--- WHAT YOU ARE ASKED TO DO ---
Print word for word the first line of the records below and every following line through the one containing "function automatic logic"; print nothing else.

--- DATA FOR THIS TASK ---
══════
### src/rtl/instr_fetch_unit_pkg.sv
// Shared types and constants for the instruction-fetch stage.
package instr_fetch_unit_pkg;

    typedef enum logic [1:0] {
        IDLE    = 2'd0,
        FETCH   = 2'd1,
        DISCARD = 2'd2,
        ERR     = 2'd3
    } fetch_state_e;

    localparam int          WORD_BYTES       = 4;
    localparam logic [31:0] DEFAULT_RESET_PC = 32'h0000_0000;

    typedef struct packed {
        logic [31:0] instr;
        logic [31:0] pc4;
    } fq_entry_t;

    function automatic logic [31:0] next_pc(input logic [31:0] pc);
        return pc + 32'(WORD_BYTES);
    endfunction

endpackage

### src/rtl/instr_fetch_unit_if.sv
// Instruction-memory request/acknowledge bus between fetch unit and memory.
interface instr_fetch_unit_if;
    logic        req;
    logic [31:0] addr;
    logic        ack;
    logic [31:0] data;

    modport master (output req, output addr, input ack, input data);
    modport slave  (input req, input addr, output ack, output data);
endinterface

### src/rtl/instr_fetch_unit_fetch_queue.sv
// Two-entry FIFO of fetched {instr, pc4}; head is zero whenever the queue is empty.
module fetch_queue
    import instr_fetch_unit_pkg::*;
(
    input  logic      clk,
    input  logic      rst_n,
    input  logic      push_i,
    input  logic      pop_i,
    input  logic      flush_i,
    input  fq_entry_t wdata_i,
    output logic [1:0] count_o,
    output fq_entry_t head_o
);
    fq_entry_t  ent0_q;
    fq_entry_t  ent1_q;
    logic [1:0] cnt_q;

    // ent0_q is always the head; a pop shifts ent1_q forward.
    always_ff @(posedge clk or negedge rst_n) begin
        if (!rst_n) begin
            ent0_q <= '0;
            ent1_q <= '0;
            cnt_q  <= 2'd0;
        end else if (flush_i) begin
            cnt_q <= 2'd0;
        end else begin
            case ({push_i, pop_i})
                2'b10: begin
                    if (cnt_q == 2'd0) ent0_q <= wdata_i;
                    else               ent1_q <= wdata_i;
                    cnt_q <= cnt_q + 2'd1;
                end
                2'b01: begin
                    ent0_q <= ent1_q;
                    cnt_q  <= cnt_q - 2'd1;
                end
                2'b11: begin
                    if (cnt_q == 2'd2) begin
                        ent0_q <= ent1_q;
                        ent1_q <= wdata_i;
                    end else begin
                        ent0_q <= wdata_i;
                    end
                end
                default: ;
            endcase
        end
    end

    assign count_o = cnt_q;
    assign head_o  = (cnt_q != 2'd0) ? ent0_q : '0;
endmodule

### src/rtl/instr_fetch_unit.sv
// Fetch stage: owns the PC, issues word fetches, buffers returns and drives IF/ID load/flush.
module instr_fetch_unit
    import instr_fetch_unit_pkg::*;
#(
    parameter logic [31:0] RESET_PC = DEFAULT_RESET_PC,
    parameter int          TIMEOUT  = 255,
    parameter int          CNT_W    = 8
) (
    input  logic               clk,
    input  logic               rst_n,
    instr_fetch_unit_if.master imem,
    input  logic               stall_i,
    input  logic               br_taken_i,
    input  logic [31:0]        br_target_i,
    output logic [31:0]        instr_o,
    output logic [31:0]        pc4_o,
    output logic               ifid_le_o,
    output logic               ifid_clr_o,
    output logic               fetch_err_o
);
    localparam logic [CNT_W-1:0] TIMEOUT_LAST = CNT_W'(TIMEOUT - 1);

    fetch_state_e     state_q;
    logic [31:0]      pc_q;
    logic [31:0]      hold_addr_q;
    logic [CNT_W-1:0] cnt_q;
    logic             pend_q;

    logic       issue_pop, req, q_push, q_pop, q_flush;
    logic [1:0] q_count, q_occ;
    fq_entry_t  q_head, q_wdata;

    // Issue looks at occupancy after this cycle's potential pop, independent of redirect.
    always_comb begin
        issue_pop = (q_count != 2'd0) && !stall_i;
        q_occ     = q_count - {1'b0, issue_pop};
        req       = 1'b0;
        case (state_q)
            FETCH:   req = pend_q || (q_occ != 2'd2);
            DISCARD: req = 1'b1;
            default: req = 1'b0;
        endcase
        q_pop         = issue_pop && !br_taken_i && (state_q != ERR);
        q_push        = (state_q == FETCH) && req && imem.ack && !br_taken_i;
        q_flush       = br_taken_i && (state_q != ERR);
        q_wdata.instr = imem.data;
        q_wdata.pc4   = next_pc(pc_q);
    end

    assign imem.req  = req;
    assign imem.addr = (state_q == DISCARD) ? hold_addr_q : pc_q;

    // In DISCARD pc_q already holds the redirect target while hold_addr_q keeps the bus stable.
    always_ff @(posedge clk or negedge rst_n) begin
        if (!rst_n) begin
            state_q     <= IDLE;
            pc_q        <= RESET_PC;
            hold_addr_q <= '0;
            cnt_q       <= '0;
            pend_q      <= 1'b0;
        end else begin
            case (state_q)
                IDLE: state_q <= FETCH;
                FETCH: begin
                    if (req && imem.ack) begin
                        cnt_q  <= '0;
                        pend_q <= 1'b0;
                        pc_q   <= br_taken_i ? br_target_i : next_pc(pc_q);
                    end else if (req && (cnt_q == TIMEOUT_LAST)) begin
                        state_q <= ERR;
                        pend_q  <= 1'b0;
                    end else if (req) begin
                        cnt_q <= cnt_q + 1'b1;
                        if (br_taken_i) begin
                            hold_addr_q <= pc_q;
                            pc_q        <= br_target_i;
                            pend_q      <= 1'b0;
                            state_q     <= DISCARD;
                        end else begin
                            pend_q <= 1'b1;
                        end
                    end else if (br_taken_i) begin
                        pc_q <= br_target_i;
                    end
                end
                DISCARD: begin
                    if (br_taken_i) pc_q <= br_target_i;
                    if (imem.ack) begin
                        cnt_q   <= '0;
                        state_q <= FETCH;
                    end else if (cnt_q == TIMEOUT_LAST) begin
                        state_q <= ERR;
                    end else begin
                        cnt_q <= cnt_q + 1'b1;
                    end
                end
                default: state_q <= ERR;
            endcase
        end
    end

    fetch_queue u_queue (
        .clk     (clk),
        .rst_n   (rst_n),
        .push_i  (q_push),
        .pop_i   (q_pop),
        .flush_i (q_flush),
        .wdata_i (q_wdata),
        .count_o (q_count),
        .head_o  (q_head)
    );

    assign instr_o     = q_head.instr;
    assign pc4_o       = q_head.pc4;
    assign ifid_le_o   = q_pop;
    assign ifid_clr_o  = br_taken_i;
    assign fetch_err_o = (state_q == ERR);
endmodule

### src/flat_wrapper.sv
// flat-port wrapper written by rule: the top's interface ports become plain ports
module instr_fetch_unit_flat import instr_fetch_unit_pkg::*;
#(
    parameter logic [31:0] RESET_PC = DEFAULT_RESET_PC,
    parameter int          TIMEOUT  = 255,
    parameter int          CNT_W    = 8
)
  (clk, rst_n, stall_i, br_taken_i, br_target_i, instr_o, pc4_o, ifid_le_o, ifid_clr_o, fetch_err_o, imem_req, imem_addr, imem_ack, imem_data);
  instr_fetch_unit_if imem_i ();
  input  logic clk;
  input  logic rst_n;
  input  logic stall_i;
  input  logic br_taken_i;
  input  logic [31:0] br_target_i;
  output logic [31:0] instr_o;
  output logic [31:0] pc4_o;
  output logic ifid_le_o;
  output logic ifid_clr_o;
  output logic fetch_err_o;
  output wire logic [$bits(imem_i.req)-1:0] imem_req;
  output wire logic [$bits(imem_i.addr)-1:0] imem_addr;
  input wire logic [$bits(imem_i.ack)-1:0] imem_ack;
  input wire logic [$bits(imem_i.data)-1:0] imem_data;
  assign imem_req = imem_i.req;
  assign imem_addr = imem_i.addr;
  assign imem_i.ack = imem_ack;
  assign imem_i.data = imem_data;
  instr_fetch_unit #(.RESET_PC(RESET_PC), .TIMEOUT(TIMEOUT), .CNT_W(CNT_W)) u_core (.clk(clk), .rst_n(rst_n), .imem(imem_i), .stall_i(stall_i), .br_taken_i(br_taken_i), .br_target_i(br_target_i), .instr_o(instr_o), .pc4_o(pc4_o), .ifid_le_o(ifid_le_o), .ifid_clr_o(ifid_clr_o), .fetch_err_o(fetch_err_o));
endmodule
### config.mk
export PLATFORM = sky130hd
export DESIGN_NAME = instr_fetch_unit_flat
export DESIGN_NICKNAME = d
export VERILOG_FILES = /design/src/rtl/instr_fetch_unit_pkg.sv /design/src/rtl/instr_fetch_unit_if.sv /design/src/rtl/instr_fetch_unit_fetch_queue.sv /design/src/rtl/instr_fetch_unit.sv /design/src/flat_wrapper.sv
export SDC_FILE = /design/constraint.sdc
export NUM_CORES = 1
export LEC_CHECK = 0
export ABC_AREA = 1
export ABC_CLOCK_PERIOD_IN_PS = 4500
export CAP_MARGIN = 0
export CORE_UTILIZATION = 40
export CTS_CLUSTER_DIAMETER = 30
export DETAILED_ROUTE_END_ITERATION = 16
export PLACE_DENSITY = 0.65
export SETUP_SLACK_MARGIN = 0.15
export SYNTH_ARGS = -nofsm -noshare
export SYNTH_HDL_FRONTEND = slang
export SYNTH_SLANG_ARGS = --single-unit
### constraint.sdc
create_clock -name clk -period 4.5 [get_ports clk]
set_clock_uncertainty 0.1 [all_clocks]
set_input_delay 0.9 -clock clk [delete_from_list [all_inputs] [get_ports clk]]
set_output_delay 0.9 -clock clk [all_outputs]
set_load 0.005 [all_outputs]
==> results of run 1 <==
==> per-layer routing <==
metal	track usage	wire length (um)	up-vias
met1	0.3331	15860	5105
met4	0.06387	643	0
met2	0.3604	14910	366
met3	0.03891	2163	50
met5	0	0	-
li1	-	-	5295
==> flip-flops by register name, summed over array words and instances, names as in the netlist <==
signal,flops
u_core.cnt_q,8
u_core.hold_addr_q,32
u_core.pc_q,32
u_core.pend_q,1
u_core.state_q,2
u_core.u_queue.count_o,2
u_core.u_queue.ent0_q,64
u_core.u_queue.ent1_q,64
==> final timing paths <==
check / start / endpoint / slack, ps / cells past startpoint
hold reg to reg: u_core.hold_addr_q[2]$_DFFE_PN0P_ / u_core.hold_addr_q[2]$_DFFE_PN0P_ / 380 / 2
min in group clk: u_core.hold_addr_q[2]$_DFFE_PN0P_ / u_core.hold_addr_q[2]$_DFFE_PN0P_ / 380 / 2
max in group asynchronous: rst_n / u_core.hold_addr_q[21]$_DFFE_PN0P_ / 2830 / 2
setup / recovery: u_core.state_q[0]$_DFFE_PN0P_ / imem_addr[27] / 840 / 6
setup reg to reg: u_core.state_q[1]$_DFFE_PN0P_ / u_core.u_queue.ent1_q[12]$_DFFE_PN0P_ / 1130 / 16
hold / removal: rst_n / u_core.u_queue.ent0_q[54]$_DFFE_PN0P_ / 380 / 1
==> metrics by stage <==
stage	power, mW	utilization	instances
2_1_floorplan	5.502	-	1548
3_3_place_gp	7.202	0.4799	2026
3_5_place_dp	7.295	0.4799	2026
4_1_cts	11.06	0.5422	2116
5_1_grt	11.70	0.5422	2116
6_report	10.97	0.5422	2116
==> critical path, cell delays in order, from the launching register on <==
cell and delay, ps:
dfrtp_1 410, inv_1 100, ha_2 240, buf_4 510, nand2_1 90, o21ai_0 150
clkdlybuf4s50_1 560
==> cells in the mapped netlist (2+ instances only) <==
library cell / instances / area share
o21ai_2: 38 / 0.029
a21boi_0: 3 / 0.0019
xor2_1: 15 / 0.011
nand4_4: 3 / 0.0055
o21a_1: 7 / 0.0045
buf_1: 3 / 0.00097
buf_4: 5 / 0.0032
nor3_1: 13 / 0.0056
buf_6: 7 / 0.0068
clkbuf_1: 48 / 0.016
nor2_4: 5 / 0.0049
nand2_1: 424 / 0.14
inv_2: 6 / 0.0019
nor2_1: 133 / 0.043
ha_1: 11 / 0.012
o21ai_1: 14 / 0.0061
nand3b_1: 4 / 0.0026
nor3_2: 2 / 0.0017
xnor2_1: 2 / 0.0015
nand2_2: 31 / 0.017
a21oi_1: 28 / 0.012
o21ai_0: 148 / 0.064
a22oi_1: 23 / 0.015
nand3_1: 116 / 0.050
a31oi_1: 30 / 0.016
o211ai_1: 3 / 0.0019
dfrtp_1: 205 / 0.44
nor2_2: 4 / 0.0022
inv_1: 172 / 0.056
buf_2: 23 / 0.010
nand4_1: 8 / 0.0043
==> power by group through the flow <==
stage	Clock (mW)	Combinational (mW)	Sequential (mW)
finish	3.68	4.23	3.06
global route	3.81	4.74	3.15
floorplan	0	2.58	2.92
CTS	3.73	4.27	3.05
detailed placement	0	4.23	3.07
global placement	0	4.15	3.05
==> cell type report <==
cell class | instances | area share
repair buffers | 186 | 0.1209
clock buffers | 70 | 0.09571
well taps | 378 | 0.03105
flip-flops and latches | 205 | 0.3368
inverters | 180 | 0.04445
multi-input cells | 1077 | 0.3519
clock inverters | 20 | 0.01922
==> logic make-up after synthesis <==
kind of cell | count (synthesis)
simple gates | 747
compound gates | 302
buf+inv | 266
flops | 205
xor+xnor | 17
fa+ha+maj | 11
==> flow_results.org, run 1 <==
** Cells and area
- Layout cells sized above 1 :: 0.1157
- Sequential cell area :: 5130 um2
- In the layout the commonest cells are nand2_1 (423), dfrtp_1 (205), inv_1 (172).
- Layout net count :: 1780
- Inserted Diodes :: 0
- Final-layout fill cell count :: 2646
- The multi-input combinational cells in the finished layout cover a total of 5359 um2.
- Area Overhead vs Synth :: 31.79%
- Finished Cell Area :: 15230 um2
- Commonest non-fill, non-tap cell in the layout :: nand2_1

** Place
- Input/output buffers :: 168
- Post-DP HPWL :: 22670 um
- GPL Wtd Cong :: 0.8856
- Setup slack after placement :: 653.7 ps
- Post-place instance area :: 13480 um2

** STA
- Setup slack closes at 844.0 ps.
- Final setup violation count :: 0
- Worst max-slew margin expressed relative to the limit :: 0.3871
- Max-slew violations :: 0
- Final critical-path share of the clock period :: 0.8124
- After routing, the total negative slack on setup checks comes to 0 ps.
- F_max :: 0.2735 GHz
- Slew of the pin with the lowest slew margin :: 917.5 ps
- Counting I/O delays and the setup requirement, the final critical path takes 3656 ps.
- RSZ-0062 raised after global routing :: false
- The final count of hold timing violations came to 0.
- Across all hold checks on the routed design, the worst slack comes to 375.6 ps.

** Critical path
- Data on the critical path is required at its endpoint by 3500 ps.
- Max FO, Critical Path :: 69
- Arrival @ worst endpoint :: 2660 ps
- The worst setup path is launched from a flip-flop.
- The worst setup path is of the flip-flop to output port kind.
- Category of the worst setup path capture point :: output port

** Route
- For this run, design rule violations remaining after detail routing come to 0.
- Across all layers, the routed design uses 10820 vias.
- The first TritonRoute pass finished after 7 iterations.
- The detailed router finished its first iteration with 880 violations.
- Routed WL :: 33580 um
- Dividing the detail-routed wire length by the instance count gives 15.87 um.
- Antenna Nets Post-Route :: 0
- In the routed layout, each cell is associated on average with a via count of 5.112.

** Pwr
- Of the total power, the share spent switching nets is 0.3688.
- In this run the static leakage power is 7.219 nW.
- Cell internal power dissipation :: 6.923 mW
- The share of total power dissipated in the clock network is 0.335.
- For this design the total switching power over the nets is 4.044 mW.
- Reg power frac :: 0.279
- Fraction of power consumed by combinational cells :: 0.386
- Worst voltage drop across the vdd grid :: 0.3930 mV
- Dividing total power by cell area gives a power density of 720.1 nW/um2.

** Global route
- Global route total overflow :: 0
- Vias in the first global route :: 10320
- For this run, the total global-route usage over all layers was measured as 0.2323.
- Global-route wire length before repair :: 54200 um
- The number of antenna violations at the first check in global routing was 0.
- Entering global routing, the biggest net connects 112 pins.

** Synthesis
- Post-synthesis xor/xnor area fraction :: 0.01288
- After synthesis the netlist holds a flip-flop and latch count of 205.
- Sequential fraction of the synthesis area :: 0.4439
- Synthesized-area fraction occupied by adder cells :: 0.01191
- Cell area after technology mapping :: 11560 um2
- Number of enable-type register cells in the synthesized netlist :: 0
- Synthesized instance count :: 1548
- Cell variety after synth :: 45
- The number of nets in the synthesized netlist is 1628.
- In the synthesized netlist the dominant register cell turns out to be dfrtp_1.
- Number of warnings printed during yosys synthesis :: 0
- The portion of synthesized area spent on multiplexers is 0.
- Dominant combinational cell family by area after synthesis :: simple AND/OR/NAND/NOR gates
- The compound-cell area share of the yosys netlist came to 0.1575.
- Proportion of synthesized flip-flops having asynchronous set or reset :: 1.000
- In this run the mean area of a mapped cell was 7.465 um2.
- Of the total synthesized cell area, the portion taken by AND, OR, NAND and NOR gates is 0.2786.

** CTS
- TritonCTS created 50 clock buffers.
- Largest buffer count on any clock path :: 3
- Clock tree from TritonCTS :: yes
- The clock drives 205 sinks.
- Number of buffers inserted to repair setup after CTS :: 0
- Clock tree synthesis selected as its root buffer the cell clkbuf_16.
- Insertion delay of the later-clocked pin in the worst-skew pair :: 560 ps
- The number of hold buffers added after CTS was 0.
- Clock transition time at the flip-flop clock pins of the worst setup and hold paths :: 40 ps
- H-Tree Level Count :: 2
- Post-CTS repair changed the size of 0 cells.

** Die
- In this run the standard cell core region covers 28090 um2.
- DIE HEIGHT :: 172.0 um
- In this run the horizontal extent of the chip is 172.0 um.
- For this configuration, the core starts out at a cell density of 0.4114.
- 169 I/O pins were placed.
- After floorplanning, the core was divided into 61 placement rows.
- Die Outline Area :: 29570 um2

** Flow run
- Max Cap Violations :: 0

** Outcome
- Status :: finished clean

** Worst hold path
- Min-delay worst type :: input pin to asynchronous set/reset pin
No activity file was read; power rests on OpenSTA's default activity.
==> run 2: changes to the inputs <==
- ABC_CLOCK_PERIOD_IN_PS: 4500 -> 3100
- PLACE_DENSITY: 0.65 -> 0.67
- clock period: 4.5 -> 3.1 ns (I/O delays scaled with it)
==> run 2 against run 1 <==
  * First-iteration DRC count increased by 4.0%
  * Via count increased by 3.5%
  * Non-clock buffer count increased by 45
  * Sequential share of layout area decreased by 2.2 points
  * Die area unchanged
  * Global-route usage increased by 0.54 points
  * Highest routed layer unchanged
══════
--- TASK ANSWER ---
### src/rtl/instr_fetch_unit_pkg.sv
// Shared types and constants for the instruction-fetch stage.
package instr_fetch_unit_pkg;

    typedef enum logic [1:0] {
        IDLE    = 2'd0,
        FETCH   = 2'd1,
        DISCARD = 2'd2,
        ERR     = 2'd3
    } fetch_state_e;

    localparam int          WORD_BYTES       = 4;
    localparam logic [31:0] DEFAULT_RESET_PC = 32'h0000_0000;

    typedef struct packed {
        logic [31:0] instr;
        logic [31:0] pc4;
    } fq_entry_t;

    function automatic logic [31:0] next_pc(input logic [31:0] pc);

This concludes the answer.